▶ [Work instruction]:
Given the listing below, write out exactly the lines starting with the line that has "run 2: power" and going on through the line that has "global route | 2160 | 1110 | 2650", both kept.

▶ [Information given]:

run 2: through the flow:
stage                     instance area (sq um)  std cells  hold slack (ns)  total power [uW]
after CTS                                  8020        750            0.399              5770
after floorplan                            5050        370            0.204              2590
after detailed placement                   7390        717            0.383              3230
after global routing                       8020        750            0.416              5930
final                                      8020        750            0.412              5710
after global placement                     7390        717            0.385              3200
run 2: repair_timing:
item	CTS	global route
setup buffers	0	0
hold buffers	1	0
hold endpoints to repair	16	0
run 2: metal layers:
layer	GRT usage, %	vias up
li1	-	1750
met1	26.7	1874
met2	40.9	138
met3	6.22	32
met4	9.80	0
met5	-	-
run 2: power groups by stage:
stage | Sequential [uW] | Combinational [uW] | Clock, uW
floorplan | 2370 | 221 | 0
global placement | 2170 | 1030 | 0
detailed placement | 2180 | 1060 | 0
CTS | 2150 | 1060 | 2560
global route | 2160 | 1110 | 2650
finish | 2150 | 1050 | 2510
## config.mk

```make
export PLATFORM = sky130hd
export DESIGN_NAME = uart_rx_core_param
export DESIGN_NICKNAME = d
export VERILOG_FILES = /design/src/rtl/uart_rx_core_param.sv
export SDC_FILE = /design/constraint.sdc
export NUM_CORES = 1
export LEC_CHECK = 0
export ABC_AREA = 1
export CAP_MARGIN = 10
export CELL_PAD_IN_SITES_DETAIL_PLACEMENT = 0
export CELL_PAD_IN_SITES_GLOBAL_PLACEMENT = 2
export CORE_MARGIN = 8
export CORE_UTILIZATION = 34
export CTS_BUF_LIST = sky130_fd_sc_hd__clkbuf_16
export DETAILED_ROUTE_END_ITERATION = 10
export PLACE_DENSITY = 0.89
export SLEW_MARGIN = 20
export SYNTH_ARGS = -nofsm -noshare
export SYNTH_HDL_FRONTEND = slang
export SYNTH_SLANG_ARGS = --single-unit
export TNS_END_PERCENT = 100
```

## constraint.sdc

```tcl
create_clock -name clk -period 2.7 [get_ports clk]
set_input_delay 0.54 -clock clk [delete_from_list [all_inputs] [get_ports clk]]
set_output_delay 0.54 -clock clk [all_outputs]
set_load 0.02 [all_outputs]
```

## src/rtl/uart_rx_core_param.sv

```systemverilog
`default_nettype none
// =============================================================================
// Module : uart_rx_core_param
// Brief  : UART receiver with 3-sample majority vote and parity/stop checks.
// Rev    : 1.0 - initial release
// =============================================================================
module uart_rx_core_param #(
    parameter int DATA_WIDTH = 8,
    parameter int PRESCALE_W = 6
) (
    input  logic                  clk,
    input  logic                  rst,
    input  logic                  rx_in,
    input  logic [PRESCALE_W-1:0] prescale,
    input  logic                  par_en,
    input  logic                  par_typ,
    input  logic                  stop_bits,
    output logic [DATA_WIDTH-1:0] p_data,
    output logic                  data_valid,
    output logic                  par_err,
    output logic                  stp_err,
    output logic                  busy
);

    localparam int BIT_W = $clog2(DATA_WIDTH);

    localparam logic [2:0] S_IDLE   = 3'd0;
    localparam logic [2:0] S_START  = 3'd1;
    localparam logic [2:0] S_DATA   = 3'd2;
    localparam logic [2:0] S_PARITY = 3'd3;
    localparam logic [2:0] S_STOP1  = 3'd4;
    localparam logic [2:0] S_STOP2  = 3'd5;

    localparam logic [PRESCALE_W-1:0] MIN_P    = PRESCALE_W'(8);
    localparam logic [PRESCALE_W-1:0] ONE_P    = PRESCALE_W'(1);
    localparam logic [BIT_W-1:0]      LAST_BIT = BIT_W'(DATA_WIDTH - 1);

    logic [2:0]            state_q,       state_d;
    logic [PRESCALE_W-1:0] edge_q,        edge_d;
    logic [BIT_W-1:0]      bit_q,         bit_d;
    logic [2:0]            samp_q,        samp_d;
    logic [DATA_WIDTH-1:0] shift_q,       shift_d;
    logic [PRESCALE_W-1:0] cfg_p_q,       cfg_p_d;
    logic                  cfg_par_en_q,  cfg_par_en_d;
    logic                  cfg_par_typ_q, cfg_par_typ_d;
    logic                  cfg_stop2_q,   cfg_stop2_d;
    logic                  par_fail_q,    par_fail_d;
    logic [DATA_WIDTH-1:0] p_data_q,      p_data_d;
    logic                  valid_q,       valid_d;
    logic                  par_err_q,     par_err_d;
    logic                  stp_err_q,     stp_err_d;
    logic                  busy_q;

    logic [PRESCALE_W-1:0] w_p_even;
    logic [PRESCALE_W-1:0] w_p_eff;
    logic [PRESCALE_W-1:0] w_half;
    logic                  w_dec;
    logic                  w_end;
    logic                  w_maj;
    logic                  done;
    logic                  stp_bad;

    // Odd prescale values are rounded down; anything below 8 is clamped.
    assign w_p_even = prescale & ~ONE_P;
    assign w_p_eff  = (w_p_even < MIN_P) ? MIN_P : w_p_even;
    assign w_half   = cfg_p_q >> 1;
    assign w_dec    = (edge_q == w_half + PRESCALE_W'(2));
    assign w_end    = (edge_q == cfg_p_q - ONE_P);
    assign w_maj    = (samp_q[0] & samp_q[1]) | (samp_q[0] & samp_q[2]) |
                      (samp_q[1] & samp_q[2]);

    always_comb begin
        state_d       = state_q;
        edge_d        = w_end ? '0 : edge_q + ONE_P;
        bit_d         = bit_q;
        samp_d        = samp_q;
        shift_d       = shift_q;
        cfg_p_d       = cfg_p_q;
        cfg_par_en_d  = cfg_par_en_q;
        cfg_par_typ_d = cfg_par_typ_q;
        cfg_stop2_d   = cfg_stop2_q;
        par_fail_d    = par_fail_q;
        p_data_d      = p_data_q;
        valid_d       = 1'b0;
        par_err_d     = 1'b0;
        stp_err_d     = 1'b0;
        done          = 1'b0;
        stp_bad       = 1'b0;

        if (edge_q == w_half - ONE_P) samp_d[0] = rx_in;
        if (edge_q == w_half)         samp_d[1] = rx_in;
        if (edge_q == w_half + ONE_P) samp_d[2] = rx_in;

        case (state_q)
            S_IDLE: begin
                edge_d = '0;
                // The detecting cycle counts as edge 0 of the start bit.
                if (!rx_in) begin
                    state_d       = S_START;
                    edge_d        = ONE_P;
                    bit_d         = '0;
                    par_fail_d    = 1'b0;
                    cfg_p_d       = w_p_eff;
                    cfg_par_en_d  = par_en;
                    cfg_par_typ_d = par_typ;
                    cfg_stop2_d   = stop_bits;
                end
            end
            S_START: begin
                if (w_dec && w_maj) begin
                    state_d = S_IDLE;
                    edge_d  = '0;
                end else if (w_end) begin
                    state_d = S_DATA;
                    bit_d   = '0;
                end
            end
            S_DATA: begin
                if (w_dec) shift_d = {w_maj, shift_q[DATA_WIDTH-1:1]};
                if (w_end) begin
                    if (bit_q == LAST_BIT) begin
                        state_d = cfg_par_en_q ? S_PARITY : S_STOP1;
                        bit_d   = '0;
                    end else begin
                        bit_d = bit_q + BIT_W'(1);
                    end
                end
            end
            S_PARITY: begin
                if (w_dec && (w_maj != ((^shift_q) ^ cfg_par_typ_q))) par_fail_d = 1'b1;
                if (w_end) state_d = S_STOP1;
            end
            S_STOP1: begin
                if (w_end) state_d = S_STOP2;
                if (w_dec) begin
                    if (!w_maj) begin
                        done    = 1'b1;
                        stp_bad = 1'b1;
                    end else if (!cfg_stop2_q) begin
                        done = 1'b1;
                    end
                end
            end
            S_STOP2: begin
                if (w_dec) begin
                    done    = 1'b1;
                    stp_bad = !w_maj;
                end
            end
            default: begin
                state_d = S_IDLE;
                edge_d  = '0;
            end
        endcase

        // A parity failure is held until the frame ends so the receiver stays frame-aligned.
        if (done) begin
            state_d    = S_IDLE;
            edge_d     = '0;
            par_fail_d = 1'b0;
            if (!par_fail_q && !stp_bad) begin
                valid_d  = 1'b1;
                p_data_d = shift_q;
            end else begin
                par_err_d = par_fail_q;
                stp_err_d = stp_bad;
            end
        end
    end

    always_ff @(posedge clk or negedge rst) begin
        if (!rst) begin
            state_q       <= S_IDLE;
            edge_q        <= '0;
            bit_q         <= '0;
            samp_q        <= '0;
            shift_q       <= '0;
            cfg_p_q       <= MIN_P;
            cfg_par_en_q  <= 1'b0;
            cfg_par_typ_q <= 1'b0;
            cfg_stop2_q   <= 1'b0;
            par_fail_q    <= 1'b0;
            p_data_q      <= '0;
            valid_q       <= 1'b0;
            par_err_q     <= 1'b0;
            stp_err_q     <= 1'b0;
            busy_q        <= 1'b0;
        end else begin
            state_q       <= state_d;
            edge_q        <= edge_d;
            bit_q         <= bit_d;
            samp_q        <= samp_d;
            shift_q       <= shift_d;
            cfg_p_q       <= cfg_p_d;
            cfg_par_en_q  <= cfg_par_en_d;
            cfg_par_typ_q <= cfg_par_typ_d;
            cfg_stop2_q   <= cfg_stop2_d;
            par_fail_q    <= par_fail_d;
            p_data_q      <= p_data_d;
            valid_q       <= valid_d;
            par_err_q     <= par_err_d;
            stp_err_q     <= stp_err_d;
            busy_q        <= (state_d != S_IDLE);
        end
    end

    assign p_data     = p_data_q;
    assign data_valid = valid_q;
    assign par_err    = par_err_q;
    assign stp_err    = stp_err_q;
    assign busy       = busy_q;

endmodule
`default_nettype wire

```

▶ [Response below]:
run 2: power groups by stage:
stage | Sequential [uW] | Combinational [uW] | Clock, uW
floorplan | 2370 | 221 | 0
global placement | 2170 | 1030 | 0
detailed placement | 2180 | 1060 | 0
CTS | 2150 | 1060 | 2560
global route | 2160 | 1110 | 2650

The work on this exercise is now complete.